Но, к сожалению, секретов в семьях все еще много, нам с детства говорили: «Не болтай, не рассказывай, целее будешь!» Поэтому следующие поколения часто не понимают, что происходит, — почему дедушка вдруг пьет, или периодически ругается, или во сне кричит… Ему, может, никто не рассказал, что дедушка был на афганской войне, или в плену, или где-то еще. И тогда детям кажется, что какие-то сумасшедшие люди вокруг них. А этим старшим просто достался тяжелый кусок жизненной истории, истории страны. Поэтому все-таки лучше рассказывать, не скрывать.

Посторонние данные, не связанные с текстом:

==> src/rtl/multicycle_ctrl.sv <==
// multicycle_ctrl: Moore control FSM for a multicycle MIPS datapath.
//
// The FSM steps each instruction through fetch, decode, execute, memory and
// write-back. Every datapath control is decoded from the registered state.
// The only exceptions are ir_write and pc_write in IF, which also follow
// mem_ready, so the IR and PC load on the cycle the fetch completes.
//
// Build option:
//   IMM_ALU_EN  When defined, addi/andi/ori (0x08/0x0C/0x0D) run through
//               EXI -> WBI. When undefined, those opcodes are illegal and
//               encodings 11/12 behave like the other unused encodings.
//
// Ports:
//   clk, rst        rising-edge clock, asynchronous active-high reset
//   opcode          IR[31:26] of the current instruction
//   mem_ready       memory finished the current read/write this cycle
//   alusrca         0 = PC, 1 = rs data
//   alusrcb         00 rt, 01 const 4, 10 sign-ext imm, 11 sign-ext imm<<2
//   alu_op          00 add, 01 sub, 10 funct-decoded, 11 imm-op decoded
//   pc_write        unconditional PC load
//   pc_write_cond   PC load if ALU zero
//   pc_source       00 ALU result, 01 ALUOut, 10 jump target
//   iord            0 = PC addresses memory, 1 = ALUOut
//   mem_read        memory read strobe
//   mem_write       memory write strobe
//   ir_write        IR load
//   reg_write       register file write
//   reg_dst         0 = rt, 1 = rd
//   mem_to_reg      0 = ALUOut, 1 = MDR
//   illegal_op      one-cycle flag, raised in ID for an unsupported opcode
//   state           current state encoding, for debug
module multicycle_ctrl #(
  parameter int unsigned STATE_W = 4
) (
  input  logic               clk,
  input  logic               rst,
  input  logic [5:0]         opcode,
  input  logic               mem_ready,
  output logic               alusrca,
  output logic [1:0]         alusrcb,
  output logic [1:0]         alu_op,
  output logic               pc_write,
  output logic               pc_write_cond,
  output logic [1:0]         pc_source,
  output logic               iord,
  output logic               mem_read,
  output logic               mem_write,
  output logic               ir_write,
  output logic               reg_write,
  output logic               reg_dst,
  output logic               mem_to_reg,
  output logic               illegal_op,
  output logic [STATE_W-1:0] state
);

  typedef enum logic [3:0] {
    StRst   = 4'd0,
    StIf    = 4'd1,
    StId    = 4'd2,
    StMaddr = 4'd3,
    StMrd   = 4'd4,
    StMwb   = 4'd5,
    StMwr   = 4'd6,
    StExr   = 4'd7,
    StWbr   = 4'd8,
    StBeq   = 4'd9,
    StJmp   = 4'd10,
    StExi   = 4'd11,
    StWbi   = 4'd12
  } state_e;

  localparam logic [5:0] OpRtype = 6'h00;
  localparam logic [5:0] OpJ     = 6'h02;
  localparam logic [5:0] OpBeq   = 6'h04;
  localparam logic [5:0] OpAddi  = 6'h08;
  localparam logic [5:0] OpAndi  = 6'h0C;
  localparam logic [5:0] OpOri   = 6'h0D;
  localparam logic [5:0] OpLw    = 6'h23;
  localparam logic [5:0] OpSw    = 6'h2B;

  state_e state_q, state_d;

  // Reset acts on the state register only. All outputs are state decodes, so
  // they drop to zero as soon as rst rises, and no write strobe can follow.
  always_ff @(posedge clk or posedge rst) begin
    if (rst) begin
      state_q <= StRst;
    end else begin
      state_q <= state_d;
    end
  end

  always_comb begin
    state_d       = StIf;
    alusrca       = 1'b0;
    alusrcb       = 2'b00;
    alu_op        = 2'b00;
    pc_write      = 1'b0;
    pc_write_cond = 1'b0;
    pc_source     = 2'b00;
    iord          = 1'b0;
    mem_read      = 1'b0;
    mem_write     = 1'b0;
    ir_write      = 1'b0;
    reg_write     = 1'b0;
    reg_dst       = 1'b0;
    mem_to_reg    = 1'b0;
    illegal_op    = 1'b0;

    case (state_q)
      StRst: begin
        state_d = StIf;
      end

      // Fetch: PC + 4 is computed in the ALU. IR and PC load only on the
      // cycle memory delivers the word.
      StIf: begin
        mem_read = 1'b1;
        alusrcb  = 2'b01;
        ir_write = mem_ready;
        pc_write = mem_ready;
        state_d  = mem_ready ? StId : StIf;
      end

      // Decode: the branch target (PC + imm<<2) is precomputed into ALUOut.
      StId: begin
        alusrcb = 2'b11;
        case (opcode)
          OpLw, OpSw: state_d = StMaddr;
          OpRtype:    state_d = StExr;
          OpBeq:      state_d = StBeq;
          OpJ:        state_d = StJmp;
`ifdef IMM_ALU_EN
          OpAddi, OpAndi, OpOri: state_d = StExi;
`endif
          default: begin
            illegal_op = 1'b1;
            state_d    = StIf;
          end
        endcase
      end

      StMaddr: begin
        alusrca = 1'b1;
        alusrcb = 2'b10;
        if (opcode == OpLw) begin
          state_d = StMrd;
        end else if (opcode == OpSw) begin
          state_d = StMwr;
        end else begin
          // The opcode changed under us; abandon the instruction.
          state_d = StIf;
        end
      end

      StMrd: begin
        mem_read = 1'b1;
        iord     = 1'b1;
        state_d  = mem_ready ? StMwb : StMrd;
      end

      StMwb: begin
        reg_write  = 1'b1;
        mem_to_reg = 1'b1;
        state_d    = StIf;
      end

      StMwr: begin
        mem_write = 1'b1;
        iord      = 1'b1;
        state_d   = mem_ready ? StIf : StMwr;
      end

      StExr: begin
        alusrca = 1'b1;
        alu_op  = 2'b10;
        state_d = StWbr;
      end

      StWbr: begin
        reg_write = 1'b1;
        reg_dst   = 1'b1;
        state_d   = StIf;
      end

      StBeq: begin
        alusrca       = 1'b1;
        alu_op        = 2'b01;
        pc_write_cond = 1'b1;
        pc_source     = 2'b01;
        state_d       = StIf;
      end

      StJmp: begin
        pc_write  = 1'b1;
        pc_source = 2'b10;
        state_d   = StIf;
      end

`ifdef IMM_ALU_EN
      StExi: begin
        alusrca = 1'b1;
        alusrcb = 2'b10;
        alu_op  = 2'b11;
        state_d = StWbi;
      end

      StWbi: begin
        reg_write = 1'b1;
        state_d   = StIf;
      end
`endif

      // Unused encodings: outputs stay zero and the FSM returns to IF.
      default: begin
        state_d = StIf;
      end
    endcase
  end

  assign state = STATE_W'(state_q);

endmodule

==> config.mk <==
export PLATFORM = sky130hd
export DESIGN_NAME = multicycle_ctrl
export DESIGN_NICKNAME = d
export VERILOG_FILES = /design/src/rtl/multicycle_ctrl.sv
export SDC_FILE = /design/constraint.sdc
export NUM_CORES = 1
export LEC_CHECK = 0
export BUFFER_PORTS_ARGS = -buffer_cell sky130_fd_sc_hd__buf_2
export CORE_AREA = 2 2 39 41
export CTS_BUF_LIST = sky130_fd_sc_hd__clkbuf_4 sky130_fd_sc_hd__clkbuf_8
export DETAILED_ROUTE_END_ITERATION = 8
export DIE_AREA = 0 0 41 43
export HOLD_SLACK_MARGIN = 0.06
export PLACE_DENSITY = 0.83
export SLEW_MARGIN = 25
export SYNTH_ARGS = -nofsm -noshare
export SYNTH_HDL_FRONTEND = slang
export SYNTH_SLANG_ARGS = --single-unit
==> constraint.sdc <==
create_clock -name clk -period 3.7 [get_ports clk]
set_input_delay 0.185 -clock clk [delete_from_list [all_inputs] [get_ports clk]]
set_output_delay 0.185 -clock clk [all_outputs]
set_load 0.02 [all_outputs]
# Word-level counts from Yosys, hierarchy flattened

Index checks and enable logic that the tools add are counted.

Register bits: 4
Latch bits: 0
Bits in writable memories: 0
ROM bits: 0
Output and inout port bits: 21
Memories: 0

Add/sub/neg operators: 0
$mul: 0
Div/mod/pow operators: 0
$lt $le $gt $ge: 0
Equality and inequality tests: 14
Shift-type cells: 0
Multiplexer cells: 22
Bitwise gates (word level): 0
Reduce and logical (&&, ||, !) cells: 7

Operators with widths:

| operator             | number |
|---|---|
| $pmux W4 S6          | 1 |
| $eq A4 B3 Y1 const B | 4 |
| $pmux W4 S4          | 1 |
| $eq A4 B4 Y1 const B | 3 |
| $eq A6 B6 Y1 const B | 2 |
| $mux W1              | 12 |
| $mux W3              | 3 |
| $eq A4 B2 Y1 const B | 2 |
| $pmux W2 S2          | 2 |
| $reduce_or A2 Y1     | 4 |
| $eq A6 B2 Y1 const B | 1 |
| $eq A6 B3 Y1 const B | 1 |
| $logic_not A6 Y1     | 1 |
| $pmux W2 S3          | 1 |
| $reduce_or A5 Y1     | 1 |
| $eq A4 B1 Y1 const B | 1 |
| $reduce_or A3 Y1     | 1 |
| $mux W2              | 1 |
| $pmux W1 S2          | 1 |

# Depth between registers and ports, before layout

Depth in word-level cells: 4
Gate-level depth with buffers: 5
Depth with buffers taken out: 4

# Least setup slack after synthesis

No wires, ideal clock.

Path kind: register -> output
Start: reg state_q[2] (netlist: state[2])
End: out illegal_op
Data arrival time: 1,530 ps
Required time: 3,515 ps
Slack: 1,985 ps
Stages on the path, launching flop included: 4
Path buffers: 1
Path through: dfrtp_1 -> buf_6 -> or3_1 -> nor3_1

Word-level cells in the longest chain between the ends: 2

RTL lines:

| what                   | line | source |
|---|---|---|
| from (decl)            | 81   | `state_e state_q, state_d;` |
| from (signal assigned) | 87   | `state_q <= StRst;` |
| from (signal assigned) | 89   | `state_q <= state_d;` |
| $eq A4 B2 Y1           | 110  | `case (state_q)` |
| $mux W1                | 110  |  |
| to (decl)              | 52   | `output logic illegal_op,` |

No other way between the ends.

# Worst setup path in the final report

Start: reg state_q[0] (netlist: state[0])
End: out illegal_op

The elaborated chain is that of the path after synthesis.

Даже если были тюремные заключения — неважно, по каким делам. Когда мы не знаем чего-то, это начинает нами управлять. А когда знаем, мы можем это переработать, завершить этот круг.
Про страх смерти
Мы часто думаем о себе как о ком-то нарциссически могущественном: «Есть я — и моя личность суперценна». И тогда смерть кажется несправедливостью: как я, такой великий и прекрасный, с таким тонким душевным миром, — и я сейчас умру? Это же безобразие! А можно мыслить иначе. Как у Басты в песне: «Когда меня не станет, я буду петь голосами моих детей…»
Идея-то в том, что мы песчинки, нас просто смывает морем, и появляются другие песчинки. Мы в чем-то очень маленькие, обычные. Окей, есть такой круговорот в природе, и я — часть этого круговорота.
У верующих людей страх смерти зависит от того, какое у них вероисповедание, и даже от того, какой священник. Если священник говорит тебе о Боге как о карающей фигуре, о каком-то бесконечном грехе (а мы не можем не грешить, мы все греховны так или иначе), тогда ты толком не живешь, стараясь не впасть в грех, а потом страшно умирать, потому что «Боже, нагрешил, теперь меня ждет Суд». Но религия религии рознь, и даже в одной конфессии могут быть очень разные интерпретации. И, конечно, там, где верят в то, что Бог — это любовь, что вас примут, вас любят, тогда и умирать не так страшно.